Stored data entries:
BEGIN
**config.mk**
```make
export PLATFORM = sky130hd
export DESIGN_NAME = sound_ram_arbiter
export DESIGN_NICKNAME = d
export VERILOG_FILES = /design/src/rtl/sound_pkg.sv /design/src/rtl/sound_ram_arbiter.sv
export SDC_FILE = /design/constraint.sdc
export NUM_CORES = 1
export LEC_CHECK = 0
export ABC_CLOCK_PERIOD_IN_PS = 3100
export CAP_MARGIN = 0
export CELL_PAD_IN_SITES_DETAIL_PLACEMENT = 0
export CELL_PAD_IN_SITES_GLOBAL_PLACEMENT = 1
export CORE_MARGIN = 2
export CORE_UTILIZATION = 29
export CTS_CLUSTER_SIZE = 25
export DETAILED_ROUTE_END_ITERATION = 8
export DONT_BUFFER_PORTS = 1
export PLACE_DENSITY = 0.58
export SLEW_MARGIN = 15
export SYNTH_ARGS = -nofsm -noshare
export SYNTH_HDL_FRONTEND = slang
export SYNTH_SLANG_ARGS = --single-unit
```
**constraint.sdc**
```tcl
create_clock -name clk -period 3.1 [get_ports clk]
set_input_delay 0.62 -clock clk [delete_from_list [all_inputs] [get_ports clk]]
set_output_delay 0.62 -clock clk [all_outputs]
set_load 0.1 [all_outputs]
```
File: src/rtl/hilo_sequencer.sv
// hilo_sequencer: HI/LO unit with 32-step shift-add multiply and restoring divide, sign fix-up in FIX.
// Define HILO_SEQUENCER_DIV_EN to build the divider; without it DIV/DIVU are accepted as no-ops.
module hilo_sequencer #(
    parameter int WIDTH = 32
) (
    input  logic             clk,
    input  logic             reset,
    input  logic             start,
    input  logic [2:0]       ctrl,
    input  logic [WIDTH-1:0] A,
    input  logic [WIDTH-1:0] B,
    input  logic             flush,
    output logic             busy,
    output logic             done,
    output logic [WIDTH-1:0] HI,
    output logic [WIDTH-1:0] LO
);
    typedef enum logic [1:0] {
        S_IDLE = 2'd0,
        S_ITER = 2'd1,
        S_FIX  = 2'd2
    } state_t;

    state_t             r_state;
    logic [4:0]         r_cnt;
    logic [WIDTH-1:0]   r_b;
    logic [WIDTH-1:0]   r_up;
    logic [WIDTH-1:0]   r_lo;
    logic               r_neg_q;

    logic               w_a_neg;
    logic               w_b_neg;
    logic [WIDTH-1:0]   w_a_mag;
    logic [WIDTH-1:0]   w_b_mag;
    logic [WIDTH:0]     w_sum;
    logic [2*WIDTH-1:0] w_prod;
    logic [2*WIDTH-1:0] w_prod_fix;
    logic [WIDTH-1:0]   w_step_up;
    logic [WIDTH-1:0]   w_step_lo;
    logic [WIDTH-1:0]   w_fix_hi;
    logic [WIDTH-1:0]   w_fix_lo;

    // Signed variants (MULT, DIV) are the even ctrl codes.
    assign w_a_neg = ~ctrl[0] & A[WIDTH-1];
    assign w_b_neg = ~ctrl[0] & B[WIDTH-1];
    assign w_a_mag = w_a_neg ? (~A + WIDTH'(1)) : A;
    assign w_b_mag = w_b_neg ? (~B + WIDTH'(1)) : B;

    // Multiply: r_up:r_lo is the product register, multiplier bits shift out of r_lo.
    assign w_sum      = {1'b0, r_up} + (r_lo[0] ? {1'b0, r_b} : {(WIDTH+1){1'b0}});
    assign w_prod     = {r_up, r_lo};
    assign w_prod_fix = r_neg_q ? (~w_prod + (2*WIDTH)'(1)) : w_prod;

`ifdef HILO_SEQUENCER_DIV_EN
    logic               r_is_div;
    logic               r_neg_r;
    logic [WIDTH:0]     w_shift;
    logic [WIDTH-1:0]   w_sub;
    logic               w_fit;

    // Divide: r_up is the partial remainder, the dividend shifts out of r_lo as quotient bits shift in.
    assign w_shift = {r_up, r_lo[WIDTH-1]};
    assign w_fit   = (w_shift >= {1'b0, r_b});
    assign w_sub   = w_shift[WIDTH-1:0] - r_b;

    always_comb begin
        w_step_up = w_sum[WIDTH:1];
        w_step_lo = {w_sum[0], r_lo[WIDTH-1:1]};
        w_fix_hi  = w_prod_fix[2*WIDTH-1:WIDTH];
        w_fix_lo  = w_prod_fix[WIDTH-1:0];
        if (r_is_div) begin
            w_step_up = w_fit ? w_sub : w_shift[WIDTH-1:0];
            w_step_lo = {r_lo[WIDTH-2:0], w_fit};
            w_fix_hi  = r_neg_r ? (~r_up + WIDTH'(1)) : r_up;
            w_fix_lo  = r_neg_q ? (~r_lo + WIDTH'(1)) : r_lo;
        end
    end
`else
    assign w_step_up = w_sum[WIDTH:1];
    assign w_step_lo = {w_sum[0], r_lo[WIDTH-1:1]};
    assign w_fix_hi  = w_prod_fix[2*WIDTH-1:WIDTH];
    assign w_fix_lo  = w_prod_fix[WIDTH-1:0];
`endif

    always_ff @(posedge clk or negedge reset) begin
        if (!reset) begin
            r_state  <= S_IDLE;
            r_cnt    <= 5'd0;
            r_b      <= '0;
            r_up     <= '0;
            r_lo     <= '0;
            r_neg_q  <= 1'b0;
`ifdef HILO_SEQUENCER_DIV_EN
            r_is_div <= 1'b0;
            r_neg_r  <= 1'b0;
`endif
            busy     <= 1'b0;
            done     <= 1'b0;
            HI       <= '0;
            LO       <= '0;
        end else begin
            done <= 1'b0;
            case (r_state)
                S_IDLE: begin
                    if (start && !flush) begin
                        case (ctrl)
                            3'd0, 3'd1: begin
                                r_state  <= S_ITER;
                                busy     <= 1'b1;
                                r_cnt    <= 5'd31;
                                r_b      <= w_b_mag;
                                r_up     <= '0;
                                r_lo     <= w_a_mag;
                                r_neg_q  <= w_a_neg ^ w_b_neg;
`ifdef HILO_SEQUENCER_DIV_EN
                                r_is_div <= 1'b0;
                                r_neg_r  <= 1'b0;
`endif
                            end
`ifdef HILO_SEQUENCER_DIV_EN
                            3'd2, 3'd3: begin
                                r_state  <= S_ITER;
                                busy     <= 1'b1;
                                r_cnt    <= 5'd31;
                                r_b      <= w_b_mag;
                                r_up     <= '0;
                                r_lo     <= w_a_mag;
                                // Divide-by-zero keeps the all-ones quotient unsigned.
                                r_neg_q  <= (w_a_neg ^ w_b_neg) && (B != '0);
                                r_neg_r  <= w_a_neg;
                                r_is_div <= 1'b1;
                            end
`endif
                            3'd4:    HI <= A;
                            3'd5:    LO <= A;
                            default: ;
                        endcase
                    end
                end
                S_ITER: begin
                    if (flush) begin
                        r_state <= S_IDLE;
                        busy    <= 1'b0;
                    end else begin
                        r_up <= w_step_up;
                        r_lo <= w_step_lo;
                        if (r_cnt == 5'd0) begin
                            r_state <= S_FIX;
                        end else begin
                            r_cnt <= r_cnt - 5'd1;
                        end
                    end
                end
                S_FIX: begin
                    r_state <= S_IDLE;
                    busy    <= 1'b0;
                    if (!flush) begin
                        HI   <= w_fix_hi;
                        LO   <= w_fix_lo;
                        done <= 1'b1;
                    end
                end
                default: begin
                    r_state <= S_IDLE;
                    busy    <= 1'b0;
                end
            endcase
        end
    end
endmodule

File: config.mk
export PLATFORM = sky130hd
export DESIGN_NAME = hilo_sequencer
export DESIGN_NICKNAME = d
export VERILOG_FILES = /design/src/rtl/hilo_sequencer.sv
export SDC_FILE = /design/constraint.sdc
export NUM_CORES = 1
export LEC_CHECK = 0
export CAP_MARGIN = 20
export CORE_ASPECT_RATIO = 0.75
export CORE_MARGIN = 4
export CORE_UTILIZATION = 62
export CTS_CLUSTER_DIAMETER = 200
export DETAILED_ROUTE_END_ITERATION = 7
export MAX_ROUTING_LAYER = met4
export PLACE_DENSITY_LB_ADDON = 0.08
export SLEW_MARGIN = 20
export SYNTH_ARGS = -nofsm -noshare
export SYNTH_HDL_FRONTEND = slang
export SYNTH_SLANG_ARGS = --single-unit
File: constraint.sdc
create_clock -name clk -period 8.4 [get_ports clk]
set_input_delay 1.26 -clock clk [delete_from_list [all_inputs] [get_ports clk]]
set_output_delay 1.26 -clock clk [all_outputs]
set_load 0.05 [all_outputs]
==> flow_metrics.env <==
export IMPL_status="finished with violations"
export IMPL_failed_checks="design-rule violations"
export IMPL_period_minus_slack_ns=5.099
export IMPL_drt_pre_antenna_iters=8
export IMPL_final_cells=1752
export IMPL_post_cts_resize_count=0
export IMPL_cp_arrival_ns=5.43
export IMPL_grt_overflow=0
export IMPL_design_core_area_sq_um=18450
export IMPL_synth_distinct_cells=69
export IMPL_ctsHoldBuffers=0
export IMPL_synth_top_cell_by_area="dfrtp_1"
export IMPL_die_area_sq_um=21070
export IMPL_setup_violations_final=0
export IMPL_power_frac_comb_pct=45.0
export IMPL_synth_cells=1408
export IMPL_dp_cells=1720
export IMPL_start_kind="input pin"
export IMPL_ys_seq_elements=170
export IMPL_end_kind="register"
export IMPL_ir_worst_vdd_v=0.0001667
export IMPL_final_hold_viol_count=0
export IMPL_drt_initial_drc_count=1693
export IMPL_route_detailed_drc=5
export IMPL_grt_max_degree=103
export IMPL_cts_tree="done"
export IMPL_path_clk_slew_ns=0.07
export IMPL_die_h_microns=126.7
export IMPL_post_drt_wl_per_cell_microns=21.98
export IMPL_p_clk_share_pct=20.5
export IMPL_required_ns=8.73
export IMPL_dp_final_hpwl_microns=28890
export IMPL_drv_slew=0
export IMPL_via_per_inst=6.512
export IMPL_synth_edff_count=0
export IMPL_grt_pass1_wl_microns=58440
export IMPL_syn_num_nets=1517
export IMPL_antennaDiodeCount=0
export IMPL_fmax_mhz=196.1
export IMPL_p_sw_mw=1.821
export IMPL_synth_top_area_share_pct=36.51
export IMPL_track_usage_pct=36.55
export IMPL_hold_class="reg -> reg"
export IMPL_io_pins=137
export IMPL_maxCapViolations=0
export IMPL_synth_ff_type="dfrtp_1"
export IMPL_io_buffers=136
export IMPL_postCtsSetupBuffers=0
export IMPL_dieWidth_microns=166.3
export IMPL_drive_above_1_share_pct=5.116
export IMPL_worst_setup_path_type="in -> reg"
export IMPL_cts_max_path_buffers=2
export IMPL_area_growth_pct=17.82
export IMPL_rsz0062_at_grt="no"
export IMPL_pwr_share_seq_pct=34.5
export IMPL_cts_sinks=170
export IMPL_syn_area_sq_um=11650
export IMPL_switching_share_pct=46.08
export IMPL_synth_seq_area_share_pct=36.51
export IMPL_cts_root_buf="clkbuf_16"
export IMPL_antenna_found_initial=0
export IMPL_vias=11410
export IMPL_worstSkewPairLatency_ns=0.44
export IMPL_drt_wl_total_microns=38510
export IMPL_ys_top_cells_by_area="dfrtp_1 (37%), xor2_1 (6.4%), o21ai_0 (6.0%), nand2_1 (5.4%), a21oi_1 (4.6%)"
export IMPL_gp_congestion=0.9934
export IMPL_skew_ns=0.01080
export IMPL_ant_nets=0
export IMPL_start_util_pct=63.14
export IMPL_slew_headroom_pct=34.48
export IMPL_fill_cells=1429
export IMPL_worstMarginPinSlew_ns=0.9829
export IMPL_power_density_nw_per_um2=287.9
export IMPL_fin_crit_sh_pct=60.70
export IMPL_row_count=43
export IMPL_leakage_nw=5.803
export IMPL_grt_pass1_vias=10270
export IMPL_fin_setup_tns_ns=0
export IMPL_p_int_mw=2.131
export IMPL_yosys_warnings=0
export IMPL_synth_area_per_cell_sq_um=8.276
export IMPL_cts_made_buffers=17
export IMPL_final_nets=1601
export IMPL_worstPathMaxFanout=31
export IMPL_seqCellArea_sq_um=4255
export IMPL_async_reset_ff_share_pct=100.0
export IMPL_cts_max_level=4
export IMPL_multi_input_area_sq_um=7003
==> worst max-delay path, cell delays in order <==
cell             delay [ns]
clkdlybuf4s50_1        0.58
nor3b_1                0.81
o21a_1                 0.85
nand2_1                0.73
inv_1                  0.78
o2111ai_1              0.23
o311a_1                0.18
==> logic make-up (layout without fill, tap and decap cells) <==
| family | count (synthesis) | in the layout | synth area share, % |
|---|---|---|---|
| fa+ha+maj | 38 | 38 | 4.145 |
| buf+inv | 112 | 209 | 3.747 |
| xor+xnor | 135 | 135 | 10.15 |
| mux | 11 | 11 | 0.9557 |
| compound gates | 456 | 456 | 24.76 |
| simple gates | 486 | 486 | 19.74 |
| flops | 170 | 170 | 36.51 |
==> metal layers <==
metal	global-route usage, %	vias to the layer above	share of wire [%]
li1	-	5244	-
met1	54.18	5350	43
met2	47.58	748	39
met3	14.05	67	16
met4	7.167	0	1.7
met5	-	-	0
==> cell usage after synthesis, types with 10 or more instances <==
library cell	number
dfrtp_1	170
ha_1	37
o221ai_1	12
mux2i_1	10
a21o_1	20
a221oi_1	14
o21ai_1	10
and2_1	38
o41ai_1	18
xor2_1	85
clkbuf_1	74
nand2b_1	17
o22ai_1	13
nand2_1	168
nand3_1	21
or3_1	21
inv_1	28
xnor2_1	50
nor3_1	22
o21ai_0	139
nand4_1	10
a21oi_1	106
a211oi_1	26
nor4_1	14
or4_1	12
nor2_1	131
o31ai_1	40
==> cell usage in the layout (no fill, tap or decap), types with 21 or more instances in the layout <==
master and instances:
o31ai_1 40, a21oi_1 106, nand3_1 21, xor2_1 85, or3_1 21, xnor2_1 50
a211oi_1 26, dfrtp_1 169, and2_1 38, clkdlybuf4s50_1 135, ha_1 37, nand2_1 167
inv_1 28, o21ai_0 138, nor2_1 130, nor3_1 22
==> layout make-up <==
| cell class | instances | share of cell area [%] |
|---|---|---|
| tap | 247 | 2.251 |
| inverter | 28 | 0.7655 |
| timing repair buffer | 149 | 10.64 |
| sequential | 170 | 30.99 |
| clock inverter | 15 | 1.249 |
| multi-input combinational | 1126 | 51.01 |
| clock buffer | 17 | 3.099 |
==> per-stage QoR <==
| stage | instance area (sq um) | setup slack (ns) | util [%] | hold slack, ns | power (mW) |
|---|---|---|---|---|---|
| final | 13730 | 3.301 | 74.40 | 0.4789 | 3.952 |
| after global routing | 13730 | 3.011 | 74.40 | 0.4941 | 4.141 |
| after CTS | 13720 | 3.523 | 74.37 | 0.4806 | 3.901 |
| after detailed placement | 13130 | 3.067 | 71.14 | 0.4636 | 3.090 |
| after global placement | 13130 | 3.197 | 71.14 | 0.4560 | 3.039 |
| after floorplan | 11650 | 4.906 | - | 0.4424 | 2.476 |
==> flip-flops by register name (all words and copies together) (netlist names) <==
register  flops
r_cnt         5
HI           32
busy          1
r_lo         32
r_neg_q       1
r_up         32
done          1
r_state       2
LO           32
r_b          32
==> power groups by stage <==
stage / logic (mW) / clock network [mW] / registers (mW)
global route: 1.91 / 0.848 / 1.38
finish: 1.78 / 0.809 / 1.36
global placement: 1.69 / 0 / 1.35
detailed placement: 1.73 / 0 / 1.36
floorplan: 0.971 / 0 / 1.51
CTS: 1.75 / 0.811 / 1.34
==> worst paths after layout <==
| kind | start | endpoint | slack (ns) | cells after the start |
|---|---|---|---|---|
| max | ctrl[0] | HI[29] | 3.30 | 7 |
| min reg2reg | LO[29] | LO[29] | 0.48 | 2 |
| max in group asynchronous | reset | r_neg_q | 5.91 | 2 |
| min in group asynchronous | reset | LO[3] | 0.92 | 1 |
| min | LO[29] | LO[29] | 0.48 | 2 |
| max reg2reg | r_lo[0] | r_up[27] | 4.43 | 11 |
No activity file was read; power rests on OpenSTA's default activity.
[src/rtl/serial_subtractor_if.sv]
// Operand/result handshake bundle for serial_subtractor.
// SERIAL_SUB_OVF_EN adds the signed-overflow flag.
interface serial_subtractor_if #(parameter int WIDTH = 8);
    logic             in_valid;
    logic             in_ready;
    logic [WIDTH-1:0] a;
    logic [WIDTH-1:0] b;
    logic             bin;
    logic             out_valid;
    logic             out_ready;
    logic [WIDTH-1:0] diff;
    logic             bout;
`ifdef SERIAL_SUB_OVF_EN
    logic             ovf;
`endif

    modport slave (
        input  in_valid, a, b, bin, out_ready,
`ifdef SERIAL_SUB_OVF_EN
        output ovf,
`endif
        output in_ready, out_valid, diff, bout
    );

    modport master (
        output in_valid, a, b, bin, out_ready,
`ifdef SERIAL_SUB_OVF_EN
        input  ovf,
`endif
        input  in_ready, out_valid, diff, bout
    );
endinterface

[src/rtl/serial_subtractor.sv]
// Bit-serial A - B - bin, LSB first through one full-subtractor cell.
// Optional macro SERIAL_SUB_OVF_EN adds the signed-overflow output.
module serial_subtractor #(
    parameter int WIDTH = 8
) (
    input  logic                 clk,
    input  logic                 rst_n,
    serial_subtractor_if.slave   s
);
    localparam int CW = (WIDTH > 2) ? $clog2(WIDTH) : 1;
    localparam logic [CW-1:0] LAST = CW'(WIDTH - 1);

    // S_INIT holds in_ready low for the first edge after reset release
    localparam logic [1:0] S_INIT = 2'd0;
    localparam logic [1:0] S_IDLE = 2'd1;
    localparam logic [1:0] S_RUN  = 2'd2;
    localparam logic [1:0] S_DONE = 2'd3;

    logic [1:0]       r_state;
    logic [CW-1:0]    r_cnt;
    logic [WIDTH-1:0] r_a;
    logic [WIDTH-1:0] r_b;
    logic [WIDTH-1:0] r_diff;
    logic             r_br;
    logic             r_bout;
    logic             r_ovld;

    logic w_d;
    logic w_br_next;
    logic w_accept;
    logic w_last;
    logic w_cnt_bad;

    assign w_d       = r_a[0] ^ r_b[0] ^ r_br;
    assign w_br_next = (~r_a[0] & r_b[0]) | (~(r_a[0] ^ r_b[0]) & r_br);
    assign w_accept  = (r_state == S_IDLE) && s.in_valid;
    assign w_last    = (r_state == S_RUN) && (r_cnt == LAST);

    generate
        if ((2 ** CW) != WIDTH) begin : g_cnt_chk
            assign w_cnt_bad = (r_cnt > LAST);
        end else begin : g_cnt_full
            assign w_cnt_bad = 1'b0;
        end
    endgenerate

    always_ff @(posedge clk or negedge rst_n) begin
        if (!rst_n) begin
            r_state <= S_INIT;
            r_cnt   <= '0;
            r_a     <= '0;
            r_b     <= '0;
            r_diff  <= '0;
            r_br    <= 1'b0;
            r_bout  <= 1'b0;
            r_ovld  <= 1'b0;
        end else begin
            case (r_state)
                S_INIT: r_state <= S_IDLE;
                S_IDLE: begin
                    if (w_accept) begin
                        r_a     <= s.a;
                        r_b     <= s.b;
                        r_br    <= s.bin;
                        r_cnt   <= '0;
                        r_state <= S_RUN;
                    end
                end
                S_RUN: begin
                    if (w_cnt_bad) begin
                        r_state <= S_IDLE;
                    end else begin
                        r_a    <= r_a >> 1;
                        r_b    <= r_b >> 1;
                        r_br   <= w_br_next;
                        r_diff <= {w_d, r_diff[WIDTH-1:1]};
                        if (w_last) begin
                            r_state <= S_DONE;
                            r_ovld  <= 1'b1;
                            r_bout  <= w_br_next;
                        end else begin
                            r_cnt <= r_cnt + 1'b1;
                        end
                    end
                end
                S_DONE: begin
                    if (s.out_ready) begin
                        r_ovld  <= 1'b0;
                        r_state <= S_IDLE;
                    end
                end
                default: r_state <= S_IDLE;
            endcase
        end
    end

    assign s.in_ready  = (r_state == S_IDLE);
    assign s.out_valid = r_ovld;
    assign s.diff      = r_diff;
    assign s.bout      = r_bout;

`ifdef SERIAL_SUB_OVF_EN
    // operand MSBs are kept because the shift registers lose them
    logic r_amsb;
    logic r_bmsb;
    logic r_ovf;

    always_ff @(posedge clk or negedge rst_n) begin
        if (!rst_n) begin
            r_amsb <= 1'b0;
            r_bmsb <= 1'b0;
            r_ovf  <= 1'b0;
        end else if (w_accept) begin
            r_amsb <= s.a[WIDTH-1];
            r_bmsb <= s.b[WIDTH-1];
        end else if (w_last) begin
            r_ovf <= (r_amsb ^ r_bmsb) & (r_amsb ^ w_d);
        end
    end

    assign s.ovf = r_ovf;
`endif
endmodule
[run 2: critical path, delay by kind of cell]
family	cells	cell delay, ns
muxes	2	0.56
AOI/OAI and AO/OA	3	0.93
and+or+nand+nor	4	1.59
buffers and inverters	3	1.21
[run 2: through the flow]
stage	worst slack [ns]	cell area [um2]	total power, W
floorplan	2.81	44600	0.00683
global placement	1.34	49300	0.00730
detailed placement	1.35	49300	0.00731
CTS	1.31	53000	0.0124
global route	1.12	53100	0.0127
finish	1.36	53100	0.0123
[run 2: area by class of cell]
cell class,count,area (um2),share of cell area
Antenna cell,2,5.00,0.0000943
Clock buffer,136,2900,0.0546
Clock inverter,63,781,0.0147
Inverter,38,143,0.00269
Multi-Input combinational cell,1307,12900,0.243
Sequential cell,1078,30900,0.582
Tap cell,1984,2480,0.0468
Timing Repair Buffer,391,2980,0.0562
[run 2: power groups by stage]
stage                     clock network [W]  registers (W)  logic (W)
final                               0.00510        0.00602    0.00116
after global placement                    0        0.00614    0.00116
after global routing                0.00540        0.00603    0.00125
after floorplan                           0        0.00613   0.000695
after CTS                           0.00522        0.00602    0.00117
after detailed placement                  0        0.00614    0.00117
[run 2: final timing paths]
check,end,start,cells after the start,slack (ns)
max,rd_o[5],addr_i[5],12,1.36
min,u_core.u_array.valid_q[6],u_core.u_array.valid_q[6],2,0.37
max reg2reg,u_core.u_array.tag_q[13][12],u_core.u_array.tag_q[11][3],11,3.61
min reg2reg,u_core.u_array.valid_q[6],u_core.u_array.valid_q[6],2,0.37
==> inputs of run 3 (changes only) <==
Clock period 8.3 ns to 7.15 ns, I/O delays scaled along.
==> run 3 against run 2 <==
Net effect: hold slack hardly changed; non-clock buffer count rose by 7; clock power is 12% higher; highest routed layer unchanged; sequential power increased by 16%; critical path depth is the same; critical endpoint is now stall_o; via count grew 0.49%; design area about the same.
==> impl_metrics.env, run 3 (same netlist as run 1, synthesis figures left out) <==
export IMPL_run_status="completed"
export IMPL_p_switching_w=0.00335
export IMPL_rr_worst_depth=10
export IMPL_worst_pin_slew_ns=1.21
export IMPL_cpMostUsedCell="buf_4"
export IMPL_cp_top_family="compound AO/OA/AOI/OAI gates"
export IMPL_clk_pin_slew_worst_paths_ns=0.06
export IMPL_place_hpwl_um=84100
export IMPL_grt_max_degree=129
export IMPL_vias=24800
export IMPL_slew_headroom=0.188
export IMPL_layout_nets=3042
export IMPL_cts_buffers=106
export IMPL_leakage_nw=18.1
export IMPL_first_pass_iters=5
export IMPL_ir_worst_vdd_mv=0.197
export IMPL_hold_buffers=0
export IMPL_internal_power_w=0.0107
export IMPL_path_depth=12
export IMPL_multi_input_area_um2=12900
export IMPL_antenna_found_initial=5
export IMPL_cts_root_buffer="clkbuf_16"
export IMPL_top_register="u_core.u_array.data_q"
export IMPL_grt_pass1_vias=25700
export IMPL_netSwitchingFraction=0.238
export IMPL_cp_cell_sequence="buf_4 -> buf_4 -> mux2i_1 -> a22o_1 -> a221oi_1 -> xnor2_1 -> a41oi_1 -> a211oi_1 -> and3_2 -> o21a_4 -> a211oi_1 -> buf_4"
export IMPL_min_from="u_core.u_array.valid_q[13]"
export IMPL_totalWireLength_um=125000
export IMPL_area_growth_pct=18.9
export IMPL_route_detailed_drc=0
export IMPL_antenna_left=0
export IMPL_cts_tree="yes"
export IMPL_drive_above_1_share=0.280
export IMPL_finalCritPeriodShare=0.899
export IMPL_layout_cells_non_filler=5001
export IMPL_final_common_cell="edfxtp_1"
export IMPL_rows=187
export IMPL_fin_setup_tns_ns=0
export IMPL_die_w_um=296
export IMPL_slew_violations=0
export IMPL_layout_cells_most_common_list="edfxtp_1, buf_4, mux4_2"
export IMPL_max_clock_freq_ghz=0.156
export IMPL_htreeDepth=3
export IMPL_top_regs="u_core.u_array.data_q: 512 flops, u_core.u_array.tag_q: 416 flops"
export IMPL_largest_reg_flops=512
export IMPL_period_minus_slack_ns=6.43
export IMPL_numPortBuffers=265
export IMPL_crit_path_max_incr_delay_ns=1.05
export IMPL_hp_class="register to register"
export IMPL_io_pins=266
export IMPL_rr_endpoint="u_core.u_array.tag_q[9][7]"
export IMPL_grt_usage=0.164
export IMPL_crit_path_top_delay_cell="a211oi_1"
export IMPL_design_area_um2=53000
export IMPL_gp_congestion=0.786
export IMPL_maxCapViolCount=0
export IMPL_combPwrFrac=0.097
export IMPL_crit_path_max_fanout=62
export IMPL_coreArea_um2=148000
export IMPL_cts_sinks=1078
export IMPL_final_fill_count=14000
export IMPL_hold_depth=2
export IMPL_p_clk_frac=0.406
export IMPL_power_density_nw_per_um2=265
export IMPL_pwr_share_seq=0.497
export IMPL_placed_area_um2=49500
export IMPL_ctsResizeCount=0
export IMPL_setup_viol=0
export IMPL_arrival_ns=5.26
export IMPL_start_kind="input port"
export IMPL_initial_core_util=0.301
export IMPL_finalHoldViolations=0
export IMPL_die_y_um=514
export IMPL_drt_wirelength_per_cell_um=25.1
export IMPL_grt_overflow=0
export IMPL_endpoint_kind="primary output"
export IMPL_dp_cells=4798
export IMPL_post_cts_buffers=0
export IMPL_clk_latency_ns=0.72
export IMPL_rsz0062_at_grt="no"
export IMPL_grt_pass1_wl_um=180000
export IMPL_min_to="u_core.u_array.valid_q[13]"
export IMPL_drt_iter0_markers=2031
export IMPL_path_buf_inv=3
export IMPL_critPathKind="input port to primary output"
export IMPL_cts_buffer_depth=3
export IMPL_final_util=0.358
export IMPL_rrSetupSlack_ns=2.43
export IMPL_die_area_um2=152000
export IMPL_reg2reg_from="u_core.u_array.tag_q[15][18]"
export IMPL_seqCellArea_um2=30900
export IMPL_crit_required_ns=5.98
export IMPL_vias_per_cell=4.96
END
About this task: Beginning with the line that holds "export IMPL_drt_iter0_markers=2031" and ending with the last line of the data, copy each line exactly and add nothing.

Solution to this problem:
export IMPL_drt_iter0_markers=2031
export IMPL_path_buf_inv=3
export IMPL_critPathKind="input port to primary output"
export IMPL_cts_buffer_depth=3
export IMPL_final_util=0.358
export IMPL_rrSetupSlack_ns=2.43
export IMPL_die_area_um2=152000
export IMPL_reg2reg_from="u_core.u_array.tag_q[15][18]"
export IMPL_seqCellArea_um2=30900
export IMPL_crit_required_ns=5.98
export IMPL_vias_per_cell=4.96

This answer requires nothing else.